IV. Physical Institute-Solids and Nanostructures, University of Göttingen, Göttingen, Germany.
Department of Electrical Engineering, University of California, Los Angeles, CA, USA.
Science. 2017 Apr 7;356(6333):50-54. doi: 10.1126/science.aal5326.

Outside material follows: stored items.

--- ./run.sh ---
#!/bin/bash
# OpenROAD 26Q1-2900-gdf79404cd8, Yosys 0.63+post, stock flow scripts
make -C /OpenROAD-flow-scripts/flow DESIGN_CONFIG=/design/flow/config.mk WORK_HOME=/design/flow/orfs finish
--- ./config.mk ---
export PLATFORM = sky130hd
export DESIGN_NAME = kernel_cc_fifo_w64_d128_A
export DESIGN_NICKNAME = kernel_cc_fifo_w64_d128_A
export VERILOG_FILES = /design/flow/design.v
export SDC_FILE = /design/flow/constraint.sdc
export NUM_CORES = 4
export LEC_CHECK = 1
export CORE_UTILIZATION = 30
export SYNTH_MEMORY_MAX_BITS = 65536
--- ./constraint.sdc ---
current_design kernel_cc_fifo_w64_d128_A

set clk_period 227.2
set clk_io_pct 0.2

create_clock -name clk0 -period $clk_period [get_ports {clk}]

set non_clock_inputs [all_inputs -no_clocks]
set_input_delay [expr $clk_period * $clk_io_pct] -clock clk0 $non_clock_inputs
set_output_delay [expr $clk_period * $clk_io_pct] -clock clk0 [all_outputs]
--- ./design.v ---
`timescale 1ns/1ps
module kernel_cc_fifo_w64_d128_A_ram
#(parameter
    DATA_WIDTH  = 64,
    ADDR_WIDTH  = 7,
    DEPTH       = 128
)
(
    input  wire                  clk,
    input  wire                  we,
    input  wire [ADDR_WIDTH-1:0] waddr,
    input  wire [DATA_WIDTH-1:0] din,
    input  wire [ADDR_WIDTH-1:0] raddr,
    output wire [DATA_WIDTH-1:0] dout
);
(* rw_addr_collision = "yes" *)
reg  [DATA_WIDTH-1:0] mem[0:DEPTH-1];
reg  [ADDR_WIDTH-1:0] raddr_reg;
always @(posedge clk) begin
    if (we)
        mem[waddr] <= din;
end
always @(posedge clk) begin
    raddr_reg <= raddr;
end
assign dout = mem[raddr_reg];
endmodule
$ cat ./design.v
`timescale 1ns/1ps
module kernel_pr_fifo_w64_d128_A_ram
#(parameter
    DATA_WIDTH  = 64,
    ADDR_WIDTH  = 7,
    DEPTH       = 128
)
(
    input  wire                  clk,
    input  wire                  we,
    input  wire [ADDR_WIDTH-1:0] waddr,
    input  wire [DATA_WIDTH-1:0] din,
    input  wire [ADDR_WIDTH-1:0] raddr,
    output wire [DATA_WIDTH-1:0] dout
);
(* rw_addr_collision = "yes" *)
reg  [DATA_WIDTH-1:0] mem[0:DEPTH-1];
reg  [ADDR_WIDTH-1:0] raddr_reg;
always @(posedge clk) begin
    if (we)
        mem[waddr] <= din;
end
always @(posedge clk) begin
    raddr_reg <= raddr;
end
assign dout = mem[raddr_reg];
endmodule
[./config.mk]
export PLATFORM = sky130hd
export DESIGN_NAME = kernel_bc_fifo_w64_d128_A
export DESIGN_NICKNAME = kernel_bc_fifo_w64_d128_A
export VERILOG_FILES = /design/flow/design.v
export SDC_FILE = /design/flow/constraint.sdc
export NUM_CORES = 4
export LEC_CHECK = 1
export CORE_UTILIZATION = 50
export SYNTH_MEMORY_MAX_BITS = 65536
[./constraint.sdc]
current_design kernel_bc_fifo_w64_d128_A

set clk_period 227.2
set clk_io_pct 0.2

create_clock -name clk0 -period $clk_period [get_ports {clk}]

set non_clock_inputs [all_inputs -no_clocks]
set_input_delay [expr $clk_period * $clk_io_pct] -clock clk0 $non_clock_inputs
set_output_delay [expr $clk_period * $clk_io_pct] -clock clk0 [all_outputs]
[./design.v]
`timescale 1ns/1ps
module kernel_bc_fifo_w64_d128_A_ram
#(parameter
    DATA_WIDTH  = 64,
    ADDR_WIDTH  = 7,
    DEPTH       = 128
)
(
    input  wire                  clk,
    input  wire                  we,
    input  wire [ADDR_WIDTH-1:0] waddr,
    input  wire [DATA_WIDTH-1:0] din,
    input  wire [ADDR_WIDTH-1:0] raddr,
    output wire [DATA_WIDTH-1:0] dout
);
(* rw_addr_collision = "yes" *)
reg  [DATA_WIDTH-1:0] mem[0:DEPTH-1];
reg  [ADDR_WIDTH-1:0] raddr_reg;
always @(posedge clk) begin
    if (we)
        mem[waddr] <= din;
end
always @(posedge clk) begin
    raddr_reg <= raddr;
end
assign dout = mem[raddr_reg];
endmodule
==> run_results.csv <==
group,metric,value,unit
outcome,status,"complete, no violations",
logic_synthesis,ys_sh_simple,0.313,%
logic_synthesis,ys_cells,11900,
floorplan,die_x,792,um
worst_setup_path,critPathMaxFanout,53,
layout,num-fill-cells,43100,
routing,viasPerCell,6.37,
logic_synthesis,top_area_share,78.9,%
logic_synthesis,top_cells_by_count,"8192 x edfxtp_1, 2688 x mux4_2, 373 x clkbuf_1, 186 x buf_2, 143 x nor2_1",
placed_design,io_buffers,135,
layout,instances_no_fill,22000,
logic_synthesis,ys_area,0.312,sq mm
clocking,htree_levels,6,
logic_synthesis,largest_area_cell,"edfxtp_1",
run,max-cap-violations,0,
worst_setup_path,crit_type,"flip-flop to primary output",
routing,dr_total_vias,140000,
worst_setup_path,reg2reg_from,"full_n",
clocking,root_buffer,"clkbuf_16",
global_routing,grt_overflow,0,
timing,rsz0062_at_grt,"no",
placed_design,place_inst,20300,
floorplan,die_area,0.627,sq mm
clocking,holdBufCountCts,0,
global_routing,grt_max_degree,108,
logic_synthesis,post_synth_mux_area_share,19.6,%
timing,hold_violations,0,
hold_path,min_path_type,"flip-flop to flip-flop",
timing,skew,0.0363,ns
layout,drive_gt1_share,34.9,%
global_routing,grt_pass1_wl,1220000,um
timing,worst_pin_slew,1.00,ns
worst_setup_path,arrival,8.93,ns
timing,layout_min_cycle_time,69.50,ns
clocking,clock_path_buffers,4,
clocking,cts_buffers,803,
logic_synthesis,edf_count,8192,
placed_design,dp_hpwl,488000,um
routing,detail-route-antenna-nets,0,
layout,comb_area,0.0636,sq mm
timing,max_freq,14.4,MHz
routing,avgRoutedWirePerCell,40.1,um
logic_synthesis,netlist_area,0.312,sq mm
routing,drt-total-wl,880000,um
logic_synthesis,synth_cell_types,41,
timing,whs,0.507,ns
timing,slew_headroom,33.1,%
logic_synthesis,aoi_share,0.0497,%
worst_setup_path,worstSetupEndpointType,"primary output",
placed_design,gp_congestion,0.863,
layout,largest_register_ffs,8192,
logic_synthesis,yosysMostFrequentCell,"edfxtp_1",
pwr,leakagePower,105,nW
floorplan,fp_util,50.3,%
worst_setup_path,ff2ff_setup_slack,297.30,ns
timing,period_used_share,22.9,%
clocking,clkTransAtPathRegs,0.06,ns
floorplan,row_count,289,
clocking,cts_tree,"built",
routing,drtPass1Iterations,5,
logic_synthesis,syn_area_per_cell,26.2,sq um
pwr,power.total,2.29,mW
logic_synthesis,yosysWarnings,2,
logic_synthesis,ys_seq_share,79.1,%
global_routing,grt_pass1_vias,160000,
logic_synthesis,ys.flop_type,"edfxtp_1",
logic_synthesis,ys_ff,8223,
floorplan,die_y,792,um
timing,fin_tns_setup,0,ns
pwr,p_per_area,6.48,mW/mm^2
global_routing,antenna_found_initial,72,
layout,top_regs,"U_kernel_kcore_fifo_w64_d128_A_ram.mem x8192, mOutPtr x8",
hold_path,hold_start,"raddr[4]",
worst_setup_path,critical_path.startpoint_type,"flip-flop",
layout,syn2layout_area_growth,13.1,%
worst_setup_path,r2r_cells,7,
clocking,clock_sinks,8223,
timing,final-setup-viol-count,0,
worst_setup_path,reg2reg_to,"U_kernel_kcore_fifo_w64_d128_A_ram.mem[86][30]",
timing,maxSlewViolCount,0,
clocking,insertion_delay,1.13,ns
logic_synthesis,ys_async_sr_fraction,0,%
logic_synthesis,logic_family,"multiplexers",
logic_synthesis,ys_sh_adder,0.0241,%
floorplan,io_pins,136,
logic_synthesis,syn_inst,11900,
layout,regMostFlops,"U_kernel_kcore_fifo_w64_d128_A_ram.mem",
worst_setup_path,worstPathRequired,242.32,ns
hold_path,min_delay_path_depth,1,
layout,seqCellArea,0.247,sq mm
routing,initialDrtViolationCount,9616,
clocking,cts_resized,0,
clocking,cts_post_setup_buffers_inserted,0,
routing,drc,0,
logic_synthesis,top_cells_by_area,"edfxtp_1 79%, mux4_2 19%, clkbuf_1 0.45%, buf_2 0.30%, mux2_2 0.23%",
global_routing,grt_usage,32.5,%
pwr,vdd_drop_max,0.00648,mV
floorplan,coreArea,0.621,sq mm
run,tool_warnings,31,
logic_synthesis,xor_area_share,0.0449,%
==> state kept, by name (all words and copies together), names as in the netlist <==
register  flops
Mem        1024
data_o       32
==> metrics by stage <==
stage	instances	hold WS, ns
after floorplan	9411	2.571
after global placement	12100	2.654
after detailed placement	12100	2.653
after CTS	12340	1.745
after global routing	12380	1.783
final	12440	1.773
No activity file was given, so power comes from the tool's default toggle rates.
==> flow/design.v <==
module sync_debounce #(
    parameter integer DEBOUNCE_COUNT = 1000,      
    parameter integer COUNTER_WIDTH = 10         
) (
    input  logic clk,         
    input  logic rst_n,       
    input  logic sig_a,       
    output logic sig_out      
);
    logic sig_sync1, sig_sync2;                    
    logic sig_stable;                              
    logic [COUNTER_WIDTH-1:0] debounce_counter;    
    always @(posedge clk or negedge rst_n) begin
        if (!rst_n) begin
            sig_sync1 <= 0;
            sig_sync2 <= 0;
        end else begin
            sig_sync1 <= sig_a;     
            sig_sync2 <= sig_sync1;  
        end
    end
    always @(posedge clk or negedge rst_n) begin
        if (!rst_n) begin
            debounce_counter <= 0;
            sig_stable <= 0;
        end else if (sig_sync2 != sig_stable) begin
            debounce_counter <= debounce_counter + 1;
            if (debounce_counter == DEBOUNCE_COUNT - 1) begin
                sig_stable <= sig_sync2;
                debounce_counter <= 0;  
            end
        end else begin
            debounce_counter <= 0;
        end
    end
    assign sig_out = sig_stable;
endmodule
==> flow/run.sh <==
#!/bin/bash
# OpenROAD 26Q1-2900-gdf79404cd8, Yosys 0.63+post, stock flow scripts
make -C /OpenROAD-flow-scripts/flow DESIGN_CONFIG=/design/flow/config.mk WORK_HOME=/design/flow/orfs finish
==> flow/config.mk <==
export PLATFORM = sky130hd
export DESIGN_NAME = sync_debounce
export DESIGN_NICKNAME = sync_debounce
export VERILOG_FILES = /design/flow/design.v
export SDC_FILE = /design/flow/constraint.sdc
export NUM_CORES = 4
export LEC_CHECK = 1
export CORE_AREA = 10 10 73 73
export DIE_AREA = 0 0 83 83
==> flow/constraint.sdc <==
current_design sync_debounce

set clk_period 1.7
set clk_io_pct 0.2

create_clock -name clk0 -period $clk_period [get_ports {clk}]

set non_clock_inputs [all_inputs -no_clocks]
set_input_delay [expr $clk_period * $clk_io_pct] -clock clk0 $non_clock_inputs
set_output_delay [expr $clk_period * $clk_io_pct] -clock clk0 [all_outputs]
==> flow_results.org <==
#+TITLE: Synthesis and PnR summary

** Finish
- Commonest cells after routing, fill and taps aside :: dfrtp_1 (13), nor2_1 (5), nand3_1 (4)
- Counting the fill cells in the layout gives 422.
- Area growth syn-to-layout :: 23.7%
- The top cell type in the final layout, fill and taps aside, is dfrtp_1.
- The layout summary lists the proportion of cells stronger than drive strength 1 as 0.190.

** Timing
- The highest clock rate this design can be run at is 613 MHz.
- Setup total negative slack :: 0 ns
- Cycle use final :: 0.959
- The worst-case max-slew headroom was logged as 0.702.
- Final number of setup-violating endpoints :: 0
- Slew at the pin closest to its max-slew limit :: 0.444 ns
- Final Slew Violations :: 0
- RSZ-0062 raised after global routing :: false
- Clock skew on the completed layout was measured at 0.000279 ns.
- Number of hold-slack violations in the final timing report :: 0
- Crit path time final :: 1.63 ns

** Worst setup path
- Setup crit end kind :: flip-flop
- The worst register-to-register path ends at debounce_counter[9].
- WP data required :: 1.80 ns
- Worst path cell trace :: ha_1 > or4bb_2 > o211ai_1 > a31oi_1
- Buf/Inv on CP :: 0
- The slowest stage of the critical path belongs to the cell or4bb_2.
- In this run the critical register-to-register path is launched from debounce_counter[0].
- Kind of launch point of the worst setup path :: flip-flop
- Worst reg-to-reg setup slack :: 0.07 ns
- Critical path data arrival time :: 1.73 ns
- Largest stage delay on the critical path :: 0.63 ns
- The number of cells on the worst reg-to-reg path is 4.
- Of all nets on the critical path, the largest fanout is 5.
- Cell family with the largest share of critical-path delay :: simple AND/OR/NAND/NOR gates
- Worst setup path class :: reg2reg

** Synthesis
- Register bit count reported by yosys :: 13
- Number of standard cells reported by yosys :: 55
- Per the post-synthesis report, the number of cells in the design is 55.
- Yosys warnings :: 1
- Post-synthesis, Yosys gives the total cell area as 607 µm².
- Number of library cell types mapped by synthesis :: 26
- Most area-consuming cells after synthesis :: dfrtp_1 (54%), nand3_1 (3.3%), nor2_1 (3.1%), xnor2_1 (2.9%), xor2_1 (2.9%)
- Count of library flops with an enable pin :: 0
- For this run, the leading register cell type out of synthesis is dfrtp_1.
- Of the synthesized area, sequential elements account for 0.536.
- After synthesis the cells add up to 607 µm².
- Fraction of registers with async set/reset :: 1.00
- Post-synth top area share :: 0.536
- Average footprint of a synthesized cell :: 11.0 µm²
- The biggest area contributor in the post-synthesis netlist is dfrtp_1.

** Detailed routing
- Per the log, the first TritonRoute iteration ended with a DRC count of 46.
- DRC :: 0
- Nets still carrying antenna violations after routing amount to 0.
- For this run, the detailed router reports a per-instance via density of 4.14.
- Antenna cells :: 0
- Routed via count :: 459
- The iteration count recorded for the first detailed-route pass is 4.
- Drt total wl :: 1100 µm
- Dividing the detail-routed wire length by the instance count gives 9.89 µm.

** Global routing
- The first global-routing pass estimated 1990 µm of wire.
- The initial antenna violation count is 0.
- Vias in the first global route :: 444
- Sum of overflow across all layers after global routing :: 0
- Pin count of the biggest net entering global routing :: 14
- Total global-route track usage over all layers is 0.0327.

** Clock network
- CTS built an H-tree with a depth of 1.
- Post-CTS Resized :: 0
- TritonCTS built the clock tree.
- Maximum number of buffers from clock root to sink :: 2
- Insertion delay to the later sink of the worst-skew pair :: 0.24 ns
- Looking at the post-CTS report, the setup buffer insertion count equals 0.
- In this run, CTS created clock tree buffers numbering 3.
- Looking at the clock tree report, the root buffer type is clkbuf_8.
- Clock slew at reported path FFs :: 0.05 ns
- The post-CTS hold buffer count recorded in the log is 0.
- The number of clock sinks came to 13.

** Min path
- For hold timing, the worst endpoint is sig_sync2.
- Hold Path Stages :: 0
- Hold wc startpoint :: sig_sync1
- Type of the worst min-delay path :: reg2reg

** Power
- The leakage power in the latest report is 0.289 nW.
- The design draws 0.622 mW.
- In this run the VDD rail shows a maximum IR drop of 0.418 mV.
- Total power density per cell area :: 829 nW/µm²

** Placement
- Note, the detailed placer reported a final HPWL of 798 µm.
- Port buffering added 3 buffers.
- GPL Wtd Cong :: 0.758

** Die
- Vertical die dimension :: 83 µm
- Die outline area :: 6890 µm²
- In this run the standard cell core region covers 3740 µm².
- I/O pin count :: 4
- The floorplan step set the die width to 83 µm.
- After floorplanning, the core was divided into 22 placement rows.
- At the floorplan stage, the core utilization is reported as 0.162.

** Run status
- The flow ran to the end, and the final reports show no timing, DRC or antenna violations.

** Flow run
- Count of tool warnings :: 25
- In this run the maximum-capacitance check reported violations numbering 0.
==> report_power, final <==
group | total [mW] | switching [mW] | internal, mW
clock | 0.265 | 0.103 | 0.161
sequential | 0.326 | 0.00848 | 0.318
combinational | 0.0308 | 0.0167 | 0.0141
total | 0.622 | 0.129 | 0.493
==> cell families after synthesis <==
kind of cell	count (synthesis)	synth area share
compound gates	11	0.122
xor+xnor	4	0.0577
fa+ha+maj	1	0.0206
buf+inv	2	0.0124
flops	13	0.536
mux	1	0.0186
simple gates	23	0.233
==> cell type report <==
type / instances / area [µm²] / area share
Timing Repair Buffer: 4 / 37.5 / 0.0500
Clock buffer: 3 / 41.3 / 0.0550
Inverter: 2 / 7.51 / 0.0100
Clock inverter: 1 / 5.00 / 0.00667
Tap cell: 48 / 60.1 / 0.0800
Sequential cell: 13 / 325 / 0.433
Multi-Input combinational cell: 40 / 274 / 0.365
==> through the flow <==
| step | hold slack [ns] | setup slack (ns) | cells | utilization | area (µm²) |
|---|---|---|---|---|---|
| floorplan | 0.0444 | 0.186 | 55 | - | 607 |
| global placement | 0.333 | 0.147 | 107 | 0.188 | 704 |
| detailed placement | 0.336 | 0.116 | 107 | 0.188 | 704 |
| CTS | 0.349 | 0.0768 | 111 | 0.201 | 751 |
| global route | 0.358 | 0.0271 | 111 | 0.201 | 751 |
| finish | 0.347 | 0.0689 | 111 | 0.201 | 751 |
==> Yosys cell counts, types with 2 or more instances <==
library cell	n
nand4_1	2
or4_1	2
nand3_1	4
dfrtp_1	13
nand2_1	3
xor2_1	2
o21ai_0	2
inv_1	2
nor2_1	5
xnor2_1	2
a21oi_1	3
==> how the worst max path moves through the flow <==
stage                  startpoint             endpoint  slack (ns)  cells past startpoint
global route  debounce_counter[0]  debounce_counter[9]        0.03                      4
finish        debounce_counter[0]  debounce_counter[9]        0.07                      4
CTS           debounce_counter[0]  debounce_counter[9]        0.08                      4
==> registers in the layout (all words and copies together) (netlist names) <==
| signal | cells |
|---|---|
| debounce_counter | 10 |
| sig_stable | 1 |
| sig_sync1 | 1 |
| sig_sync2 | 1 |
==> per-layer routing <==
layer / wire length (µm) / track usage
met1: 535 / 0.0412
met2: 498 / 0.0510
met4: 9 / 0.00615
met3: 54 / 0.0138
met5: 0 / 0
Power is estimated from default activity; no workload was simulated.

Solitons, particle-like excitations ubiquitous in many fields of physics, have been shown to exhibit bound states akin to molecules. The formation of such temporal soliton bound states and their internal dynamics have escaped direct experimental observation. By means of an emerging time-stretch technique, we resolve the evolution of femtosecond soliton molecules in the cavity of a few-cycle mode-locked laser. We track two- and three-soliton bound states over hundreds of thousands of consecutive cavity roundtrips, identifying fixed points and periodic and aperiodic molecular orbits. A class of trajectories acquires a path-dependent geometrical phase, implying that its dynamics may be topologically protected. These findings highlight the importance of real-time detection in resolving interactions in complex nonlinear systems, including the dynamics of soliton bound states, breathers, and rogue waves.
孤子,这种在物理学许多领域普遍存在的类粒子激发,已被证明具有类似于分子的束缚态。这种时间孤子束缚态的形成及其内部动力学一直无法通过直接实验观察到。通过新兴的时间拉伸技术,我们解决了在几周期锁模激光腔中的飞秒孤子分子的演化。我们在数十万次连续腔循环中跟踪双孤子和三孤子束缚态,确定了固定点和周期性和非周期性分子轨道。一类轨迹获得了与路径相关的几何相位,这意味着其动力学可能受到拓扑保护。这些发现强调了实时检测在解决复杂非线性系统中相互作用的重要性,包括孤子束缚态、呼吸子和不规则波的动力学。